===== PROVIDED MATERIAL

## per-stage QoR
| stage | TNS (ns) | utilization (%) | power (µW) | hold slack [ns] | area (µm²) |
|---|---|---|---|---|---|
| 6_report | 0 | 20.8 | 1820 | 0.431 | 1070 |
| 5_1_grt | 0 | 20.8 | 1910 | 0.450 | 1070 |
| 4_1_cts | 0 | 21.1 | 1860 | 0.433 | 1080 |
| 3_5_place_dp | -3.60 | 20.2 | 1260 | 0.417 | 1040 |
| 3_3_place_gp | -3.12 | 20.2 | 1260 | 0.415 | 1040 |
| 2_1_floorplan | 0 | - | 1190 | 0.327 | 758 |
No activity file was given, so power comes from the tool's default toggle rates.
--- ./run.sh ---
#!/bin/bash
# OpenROAD 26Q1-2900-gdf79404cd8, Yosys 0.63+post, stock flow scripts
make -C /OpenROAD-flow-scripts/flow DESIGN_CONFIG=/design/flow/config.mk WORK_HOME=/design/flow/orfs finish
--- ./config.mk ---
export PLATFORM = sky130hd
export DESIGN_NAME = uart_rx
export DESIGN_NICKNAME = uart_rx
export VERILOG_FILES = /design/flow/design.v
export SDC_FILE = /design/flow/constraint.sdc
export NUM_CORES = 4
export LEC_CHECK = 1
export CORE_UTILIZATION = 40
--- ./constraint.sdc ---
current_design uart_rx

set clk_period 3.1
set clk_io_pct 0.2

create_clock -name clk0 -period $clk_period [get_ports {clk}]

set non_clock_inputs [all_inputs -no_clocks]
set_input_delay [expr $clk_period * $clk_io_pct] -clock clk0 $non_clock_inputs
set_output_delay [expr $clk_period * $clk_io_pct] -clock clk0 [all_outputs]
--- ./design.v ---
module uart_rx(
input  wire       clk          ,  
input  wire       resetn       ,  
input  wire       uart_rxd     ,  
input  wire       uart_rx_en   ,  
output wire       uart_rx_break,  
output wire       uart_rx_valid,  
output reg  [PAYLOAD_BITS-1:0] uart_rx_data    
);
parameter   BIT_RATE        = 115200;  
localparam  BIT_P           = 1_000_000_000 * 1/BIT_RATE;  
parameter   CLK_HZ          =    100_000_000;
localparam  CLK_P           = 1_000_000_000 * 1/CLK_HZ;  
parameter   PAYLOAD_BITS    = 8;
parameter   STOP_BITS       = 1;
localparam       CYCLES_PER_BIT     = BIT_P / CLK_P;
localparam       COUNT_REG_LEN      = 1+$clog2(CYCLES_PER_BIT);
reg rxd_reg;
reg rxd_reg_0;
reg [PAYLOAD_BITS-1:0] recieved_data;
reg [COUNT_REG_LEN-1:0] cycle_counter;
reg [3:0] bit_counter;
reg bit_sample;
reg [2:0] fsm_state;
reg [2:0] n_fsm_state;
localparam FSM_IDLE = 0;
localparam FSM_START= 1;
localparam FSM_RECV = 2;
localparam FSM_STOP = 3;
assign uart_rx_break = uart_rx_valid && ~|recieved_data;
assign uart_rx_valid = fsm_state == FSM_STOP && n_fsm_state == FSM_IDLE;
always @(posedge clk) begin
    if(!resetn) begin
        uart_rx_data  <= {PAYLOAD_BITS{1'b0}};
    end else if (fsm_state == FSM_STOP) begin
        uart_rx_data  <= recieved_data;
    end
end
wire next_bit     = cycle_counter == CYCLES_PER_BIT ||
                        fsm_state       == FSM_STOP && 
                        cycle_counter   == CYCLES_PER_BIT/2;
wire payload_done = bit_counter   == PAYLOAD_BITS  ;
always @(*) begin : p_n_fsm_state
    case(fsm_state)
        FSM_IDLE : n_fsm_state = rxd_reg      ? FSM_IDLE : FSM_START;
        FSM_START: n_fsm_state = next_bit     ? FSM_RECV : FSM_START;
        FSM_RECV : n_fsm_state = payload_done ? FSM_STOP : FSM_RECV ;
        FSM_STOP : n_fsm_state = next_bit     ? FSM_IDLE : FSM_STOP ;
        default  : n_fsm_state = FSM_IDLE;
    endcase
end
integer i = 0;
always @(posedge clk) begin : p_recieved_data
    if(!resetn) begin
        recieved_data <= {PAYLOAD_BITS{1'b0}};
    end else if(fsm_state == FSM_IDLE             ) begin
        recieved_data <= {PAYLOAD_BITS{1'b0}};
    end else if(fsm_state == FSM_RECV && next_bit ) begin
        recieved_data[PAYLOAD_BITS-1] <= bit_sample;
        for ( i = PAYLOAD_BITS-2; i >= 0; i = i - 1) begin
            recieved_data[i] <= recieved_data[i+1];
        end
    end
end
always @(posedge clk) begin : p_bit_counter
    if(!resetn) begin
        bit_counter <= 4'b0;
    end else if(fsm_state != FSM_RECV) begin
        bit_counter <= {COUNT_REG_LEN{1'b0}};
    end else if(fsm_state == FSM_RECV && next_bit) begin
        bit_counter <= bit_counter + 1'b1;
    end
end
always @(posedge clk) begin : p_bit_sample
    if(!resetn) begin
        bit_sample <= 1'b0;
    end else if (cycle_counter == CYCLES_PER_BIT/2) begin
        bit_sample <= rxd_reg;
    end
end
always @(posedge clk) begin : p_cycle_counter
    if(!resetn) begin
        cycle_counter <= {COUNT_REG_LEN{1'b0}};
    end else if(next_bit) begin
        cycle_counter <= {COUNT_REG_LEN{1'b0}};
    end else if(fsm_state == FSM_START || 
                fsm_state == FSM_RECV  || 
                fsm_state == FSM_STOP   ) begin
        cycle_counter <= cycle_counter + 1'b1;
    end
end
always @(posedge clk) begin : p_fsm_state
    if(!resetn) begin
        fsm_state <= FSM_IDLE;
    end else begin
        fsm_state <= n_fsm_state;
    end
end
always @(posedge clk) begin : p_rxd_reg
    if(!resetn) begin
        rxd_reg     <= 1'b1;
        rxd_reg_0   <= 1'b1;
    end else if(uart_rx_en) begin
        rxd_reg     <= rxd_reg_0;
        rxd_reg_0   <= uart_rxd;
    end
end
endmodule
==> reports/qor.csv <==
stage;metric;value;unit
run_status;status;completed;
route;routed wire length;3.32;mm
synthesis;Post-Syn Area per Cell;9.33;um2
timing;Max Clk Rate;335;MHz
route;first drt pass iteration count;4;
route;number of remaining DRC errors;0;
clock_network;Bufs on Longest Clock Path;2;
worst_setup_path;Setup crit end kind;primary output;
timing;final period demand of the worst path;2980;ps
worst_setup_path;crit path launch type;flip-flop;
synthesis;cell accounting for the most synthesized area;dfxtp_1;
route;WL per Instance;13.2;um
route;diode count;0;
global_routing;grt ovf;0;
clock_network;clk latency of the worst-skew pair;290;ps
worst_setup_path;Critical Path Max Stage Delay;520;ps
min_path;Hold Crit Class;reg2reg;
flow_run;Tool Warnings;28;
synthesis;Post-synth regs;38;
power_and_ir_drop;pwr dens;492;mW/mm2
route;DRT antenna net count;0;
power_and_ir_drop;Leak;0.733;nW
timing;skew final;7.28;ps
timing;Final Setup Violations;0;
synthesis;Syn Inst Count;184;
worst_setup_path;WS Path Type;reg2out;
synthesis;Synth async-reset ratio;0;%
worst_setup_path;CP max stage cell;or4b_4;
synthesis;Cell Type Count;37;
flow_run;max_cap viols;0;
power_and_ir_drop;worst vdd ir;342;uV
die;FP Util;42.3;%
die;die area;0.00456;mm2
route;via count;1315;
place;dpl hpwl;2.24;mm
clock_network;CTS tree;built;
place;Port Buffer Count;13;
clock_network;Num CTS Buffers;5;
layout;number of flip-flops in the largest register;11;
layout;Core Util, Final;50.9;%
synthesis;top cell type's share of synthesized area;44.3;%
layout;Top cell excl fill/tap;dfxtp_1;
clock_network;Hold Buf Count CTS;0;
clock_network;clk sinks;38;
place;Placed Instances;240;
route;via/cell ratio;5.22;
timing;setup TNS;0;ps
synthesis;count of library flops with an enable pin;0;
global_routing;GRT Util Overall;16.1;%
layout;biggest regs;cycle_counter (11), recieved_data (8), uart_rx_data (8);
clock_network;H-tree Lvls;2;
synthesis;top cells, area;dfxtp_1, mux2i_1, nand2_1;
worst_setup_path;worst path bufs/invs;2;
timing;Final Hold Vio Count;0;
worst_setup_path;crit path max fanout;2;
worst_setup_path;CP required;2480;ps
die;Die H;67.5;um
place;Final GP Congestion;0.860;
timing;final slew viol count;0;
route;DRT iter0 DRCs;43;
timing;worst rel slew slack;48.4;%
synthesis;main flop type;dfxtp_1;
timing;fin crit share;96.2;%
worst_setup_path;Top delay family on crit path;simple AND/OR/NAND/NOR gates;
die;FP Rows;23;
worst_setup_path;crit path cell chain;inv_2 -> ha_4 -> or4b_1 -> or4b_4 -> a21oi_4 -> clkdlybuf4s50_1;
worst_setup_path;r2r setup slk;840;ps
clock_network;CTS clk-pin slew, worst paths;80;ps
synthesis;YS chip area;0.00172;mm2
die;Die W;67.5;um
layout;Reg with most FFs;cycle_counter;
global_routing;vias in the first global route;1213;
global_routing;largest net degree at the start of global routing;16;
power_and_ir_drop;Tot Pwr;0.00102;W
timing;RSZ-0062 raised after global routing;no;
clock_network;Root Buffer Master;clkbuf_8;
die;IO Pins;14;
synthesis;synthesized cell area;0.00172;mm2
layout;Finished Layout Cells;252;
worst_setup_path;CP arrival;2360;ps
timing;pin slew with the least headroom to its limit;772;ps
layout;Top Layout Cells;dfxtp_1, mux2i_1, nand2_1;
global_routing;first-pass GRT wire length;5.49;mm
global_routing;initial antenna violation count;0;
layout;share of cells above drive strength 1;11.4;%
die;core area;0.00406;mm2
synthesis;Syn. warnings;1;
synthesis;# Cells Yosys;184;
layout;P&R area growth vs syn;20.3;%
synthesis;Synth Seq Share;44.3;%
==> power by group <==
part | internal, W | total, W | switching (W)
Combinational | 0.0000114 | 0.0000252 | 0.0000138
Sequential | 0.000491 | 0.000494 | 0.00000317
Clock | 0.000322 | 0.000497 | 0.000175
Total | 0.000825 | 0.00102 | 0.000192
==> per-layer routing <==
layer / share of wire [%] / GRT usage [%]
met4: 1.3 / 2.39
met3: 2.6 / 2.74
met5: 0 / 0
met2: 42 / 24.5
met1: 54 / 25.0
==> area by class of cell <==
type | instances | area (um2)
repair buffers | 18 | 166
inverters | 7 | 26.3
fillers | 350 | 1990
clock buffers | 5 | 68.8
well taps | 50 | 62.6
multi-input cells | 131 | 910
flip-flops and latches | 38 | 763
clock inverters | 3 | 68.8
==> path summary, 6_finish.rpt <==
kind / start / end / depth (start not counted)
max: cycle_counter[0] / uart_rx_valid / 6
min: bit_sample / recieved_data[7] / 2
max reg2reg: fsm_state[3] / cycle_counter[8] / 4
min reg2reg: bit_sample / recieved_data[7] / 2
==> Yosys cell counts, types with 3 or more instances <==
master and n:
dfxtp_1 38, mux2i_1 24, nand2_1 23, nor2_1 22
nand4_1 8, xor2_1 8, inv_1 7, nand3_1 6
a21oi_1 5, ha_1 5, or3_1 3
==> through the flow <==
stage          cell area, um2  worst slack, ps  hold WS [ps]
3_3_place_gp             1870              192           450
2_1_floorplan            1720              790           437
3_5_place_dp             1870              149           456
4_1_cts                  2060             42.9           460
6_report                 2070              117           455
5_1_grt                  2070             19.3           499
==> tightest hold or removal path, cell delays in order (launching register included) <==
cell and delay (ps):
dfxtp_1 310, nand2_1 50, mux2i_1 60
==> cells by family after synthesis <==
logic type                 share of synthesized area, %
and+or+nand+nor                                    24.2
adders and majority gates                          3.64
buffers and inverters                              4.08
AOI/OAI and AO/OA                                  5.18
DFF                                                44.3
muxes                                              14.0
xor gates and xnor gates                           4.59
==> repair_timing <==
action,in CTS,in global routing
setup buffers,4,0
pin swaps,3,2
resized,8,1
endpoints found under the setup margin,2,1
Power figures rest on the tool's default switching activity, not on a simulated workload.
## flow/run.sh

```bash
#!/bin/bash
# OpenROAD 26Q1-2900-gdf79404cd8, Yosys 0.63+post, stock flow scripts
make -C /OpenROAD-flow-scripts/flow DESIGN_CONFIG=/design/flow/config.mk WORK_HOME=/design/flow/orfs finish
```

## flow/config.mk

```make
export PLATFORM = sky130hd
export DESIGN_NAME = uart_tx
export DESIGN_NICKNAME = uart_tx
export VERILOG_FILES = /design/flow/design.v
export SDC_FILE = /design/flow/constraint.sdc
export NUM_CORES = 4
export LEC_CHECK = 1
export CORE_AREA = 10 10 103 103
export DIE_AREA = 0 0 113 113
```

## flow/constraint.sdc

```tcl
current_design uart_tx

set clk_period 1.7
set clk_io_pct 0.2

create_clock -name clk0 -period $clk_period [get_ports {clk}]

set non_clock_inputs [all_inputs -no_clocks]
set_input_delay [expr $clk_period * $clk_io_pct] -clock clk0 $non_clock_inputs
set_output_delay [expr $clk_period * $clk_io_pct] -clock clk0 [all_outputs]
```

## flow/design.v

```verilog
module uart_tx(
input  wire         clk         ,  
input  wire         resetn      ,  
output wire         uart_txd    ,  
output wire         uart_tx_busy,  
input  wire         uart_tx_en  ,  
input  wire [PAYLOAD_BITS-1:0]   uart_tx_data   
);
parameter   BIT_RATE        = 115200;  
localparam  BIT_P           = 1_000_000_000 * 1/BIT_RATE;  
parameter   CLK_HZ          =    100_000_000;
localparam  CLK_P           = 1_000_000_000 * 1/CLK_HZ;  
parameter   PAYLOAD_BITS    = 8;
parameter   STOP_BITS       = 1;
localparam       CYCLES_PER_BIT     = BIT_P / CLK_P;
localparam       COUNT_REG_LEN      = 1+$clog2(CYCLES_PER_BIT);
reg txd_reg;
reg [PAYLOAD_BITS-1:0] data_to_send;
reg [COUNT_REG_LEN-1:0] cycle_counter;
reg [3:0] bit_counter;
reg [2:0] fsm_state;
reg [2:0] n_fsm_state;
localparam FSM_IDLE = 0;
localparam FSM_START= 1;
localparam FSM_SEND = 2;
localparam FSM_STOP = 3;
assign uart_tx_busy = fsm_state != FSM_IDLE;
assign uart_txd     = txd_reg;
wire next_bit     = cycle_counter == CYCLES_PER_BIT;
wire payload_done = bit_counter   == PAYLOAD_BITS  ;
wire stop_done    = bit_counter   == STOP_BITS && fsm_state == FSM_STOP;
always @(*) begin : p_n_fsm_state
    case(fsm_state)
        FSM_IDLE : n_fsm_state = uart_tx_en   ? FSM_START: FSM_IDLE ;
        FSM_START: n_fsm_state = next_bit     ? FSM_SEND : FSM_START;
        FSM_SEND : n_fsm_state = payload_done ? FSM_STOP : FSM_SEND ;
        FSM_STOP : n_fsm_state = stop_done    ? FSM_IDLE : FSM_STOP ;
        default  : n_fsm_state = FSM_IDLE;
    endcase
end
integer i = 0;
always @(posedge clk) begin : p_data_to_send
    if(!resetn) begin
        data_to_send <= {PAYLOAD_BITS{1'b0}};
    end else if(fsm_state == FSM_IDLE && uart_tx_en) begin
        data_to_send <= uart_tx_data;
    end else if(fsm_state       == FSM_SEND       && next_bit ) begin
        for ( i = PAYLOAD_BITS-2; i >= 0; i = i - 1) begin
            data_to_send[i] <= data_to_send[i+1];
        end
    end
end
always @(posedge clk) begin : p_bit_counter
    if(!resetn) begin
        bit_counter <= 4'b0;
    end else if(fsm_state != FSM_SEND && fsm_state != FSM_STOP) begin
        bit_counter <= {COUNT_REG_LEN{1'b0}};
    end else if(fsm_state == FSM_SEND && n_fsm_state == FSM_STOP) begin
        bit_counter <= {COUNT_REG_LEN{1'b0}};
    end else if(fsm_state == FSM_STOP&& next_bit) begin
        bit_counter <= bit_counter + 1'b1;
    end else if(fsm_state == FSM_SEND && next_bit) begin
        bit_counter <= bit_counter + 1'b1;
    end
end
always @(posedge clk) begin : p_cycle_counter
    if(!resetn) begin
        cycle_counter <= {COUNT_REG_LEN{1'b0}};
    end else if(next_bit) begin
        cycle_counter <= {COUNT_REG_LEN{1'b0}};
    end else if(fsm_state == FSM_START || 
                fsm_state == FSM_SEND  || 
                fsm_state == FSM_STOP   ) begin
        cycle_counter <= cycle_counter + 1'b1;
    end
end
always @(posedge clk) begin : p_fsm_state
    if(!resetn) begin
        fsm_state <= FSM_IDLE;
    end else begin
        fsm_state <= n_fsm_state;
    end
end
always @(posedge clk) begin : p_txd_reg
    if(!resetn) begin
        txd_reg <= 1'b1;
    end else if(fsm_state == FSM_IDLE) begin
        txd_reg <= 1'b1;
    end else if(fsm_state == FSM_START) begin
        txd_reg <= 1'b0;
    end else if(fsm_state == FSM_SEND) begin
        txd_reg <= data_to_send[0];
    end else if(fsm_state == FSM_STOP) begin
        txd_reg <= 1'b1;
    end
end
endmodule
```

==> impl_metrics.tcl <==
# collected from the flow reports
set metrics [dict create \
    status "completed" \
    hold_end "data_to_send[2]" \
    synth.cell_area_um2 1300 \
    log.warning_count 29 \
    cts_tree "yes" \
    ios 13 \
    clk_latency_ps 270 \
    crit_slowest_cell "or4_4" \
    timing.rr.start "cycle_counter[10]" \
    instances_no_fill 288 \
    path_clk_slew_ps 90 \
    place_hpwl_um 2140 \
    fillers 883 \
    drt-vias-per-instance 3.75 \
    syn_avg_cell_area_um2 8.95 \
    yosysCellCount 145 \
    drt_wl_total_um 2840 \
    largest_register_ffs 11 \
    setup_viol 0 \
    die_x_um 113 \
    slew_headroom_pct 63.7 \
    wl_per_cell_um 9.84 \
    ant_nets 0 \
    rsz0062_at_grt "true" \
    critPathKind "reg -> reg" \
    r2r_end "data_to_send[4]" \
    drc 0 \
    fmax_ghz 0.593 \
    power_w 0.00121 \
    overflow 0 \
    rr_worst_depth 4 \
    cts_hold_buf 0 \
    grt_pass1_wl_um 4750 \
    antenna_cells 0 \
    rows 33 \
    syn_inst 145 \
    dieArea_um2 12800 \
    path_max_fanout 7 \
    root_buffer "clkbuf_8" \
    grt_pass1_vias 1057 \
    drive_gt1_share_pct 28.4 \
    startpoint_type "flop" \
    hold_violations 0 \
    ys.flop_type "dfxtp_1" \
    h-tree-depth 1 \
    cp-end-kind "flop" \
    numPortBuffers 12 \
    cp.required_ps 1900 \
    r2r_slack_ps 10 \
    timing.final.crit_share_pct 99.1 \
    die_h_um 113 \
    core_area_um2 8300 \
    finish.instance_area_um2 1810 \
    dp.cells 281 \
    place_congestion 0.796 \
    hold_class "reg -> reg" \
    power_density_nw_per_um2 666 \
    cts_buffer_depth 2 \
    reg.largest.list "cycle_counter: 11 flops, data_to_send: 8 flops, bit_counter: 4 flops" \
    hold_path_depth 2 \
    yosys_warnings 1 \
    dpl_cell_area_um2 1710 \
    ys_area_um2 1300 \
    grt_max_degree 15 \
    tightest_slew_ps 536 \
    drtIter0Drc 74 \
    ys_ff 26 \
    ys_seq_share_pct 40.1 \
    p_leak_nw 0.688 \
    initial_core_util_pct 15.6 \
    slowest_delay_ps 550 \
    cts_sinks 26 \
    final_core_util_pct 21.8 \
    path_cells "nand4bb_2 > or4_4 > a21oi_4 > mux2i_1" \
    arrival_ps 1890 \
    dr.pass1.iters 4 \
    clock-skew-final_ps 2.38 \
    syn2layout_area_growth_pct 39.4 \
    async_reset_ff_share_pct 0 \
    gr-usage-all-layers_pct 4.25 \
    antenna_found_initial 0 \
    maxSlewViolCount 0 \
    vdd_drop_max_mv 0.387 \
    routed-via-count 1081 \
    regMostFlops "cycle_counter" \
    cap_viol_max_count 0 \
    synth.distinct_cells 34 \
    cts_made_buffers 3 \
    fin_crit_ps 1690 \
    hp-start "data_to_send[2]" \
    enable_flop_cells 0 \
]
==> report_power, final <==
group          internal (W)  total (W)  leakage, nW  switching (W)
Clock              0.000207   0.000401       0.0288       0.000194
Combinational     0.0000923   0.000162        0.445      0.0000697
Sequential         0.000631   0.000643        0.214      0.0000115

==========

● WHAT THIS TASK INVOLVES: Beginning at the line above with "met1: 54 / 25.0" and finishing at the line with "dfxtp_1 38, mux2i_1 24, nand2_1 23, nor2_1 22", return each line exactly and return nothing else.

● ANSWER AREA:
met1: 54 / 25.0
==> area by class of cell <==
type | instances | area (um2)
repair buffers | 18 | 166
inverters | 7 | 26.3
fillers | 350 | 1990
clock buffers | 5 | 68.8
well taps | 50 | 62.6
multi-input cells | 131 | 910
flip-flops and latches | 38 | 763
clock inverters | 3 | 68.8
==> path summary, 6_finish.rpt <==
kind / start / end / depth (start not counted)
max: cycle_counter[0] / uart_rx_valid / 6
min: bit_sample / recieved_data[7] / 2
max reg2reg: fsm_state[3] / cycle_counter[8] / 4
min reg2reg: bit_sample / recieved_data[7] / 2
==> Yosys cell counts, types with 3 or more instances <==
master and n:
dfxtp_1 38, mux2i_1 24, nand2_1 23, nor2_1 22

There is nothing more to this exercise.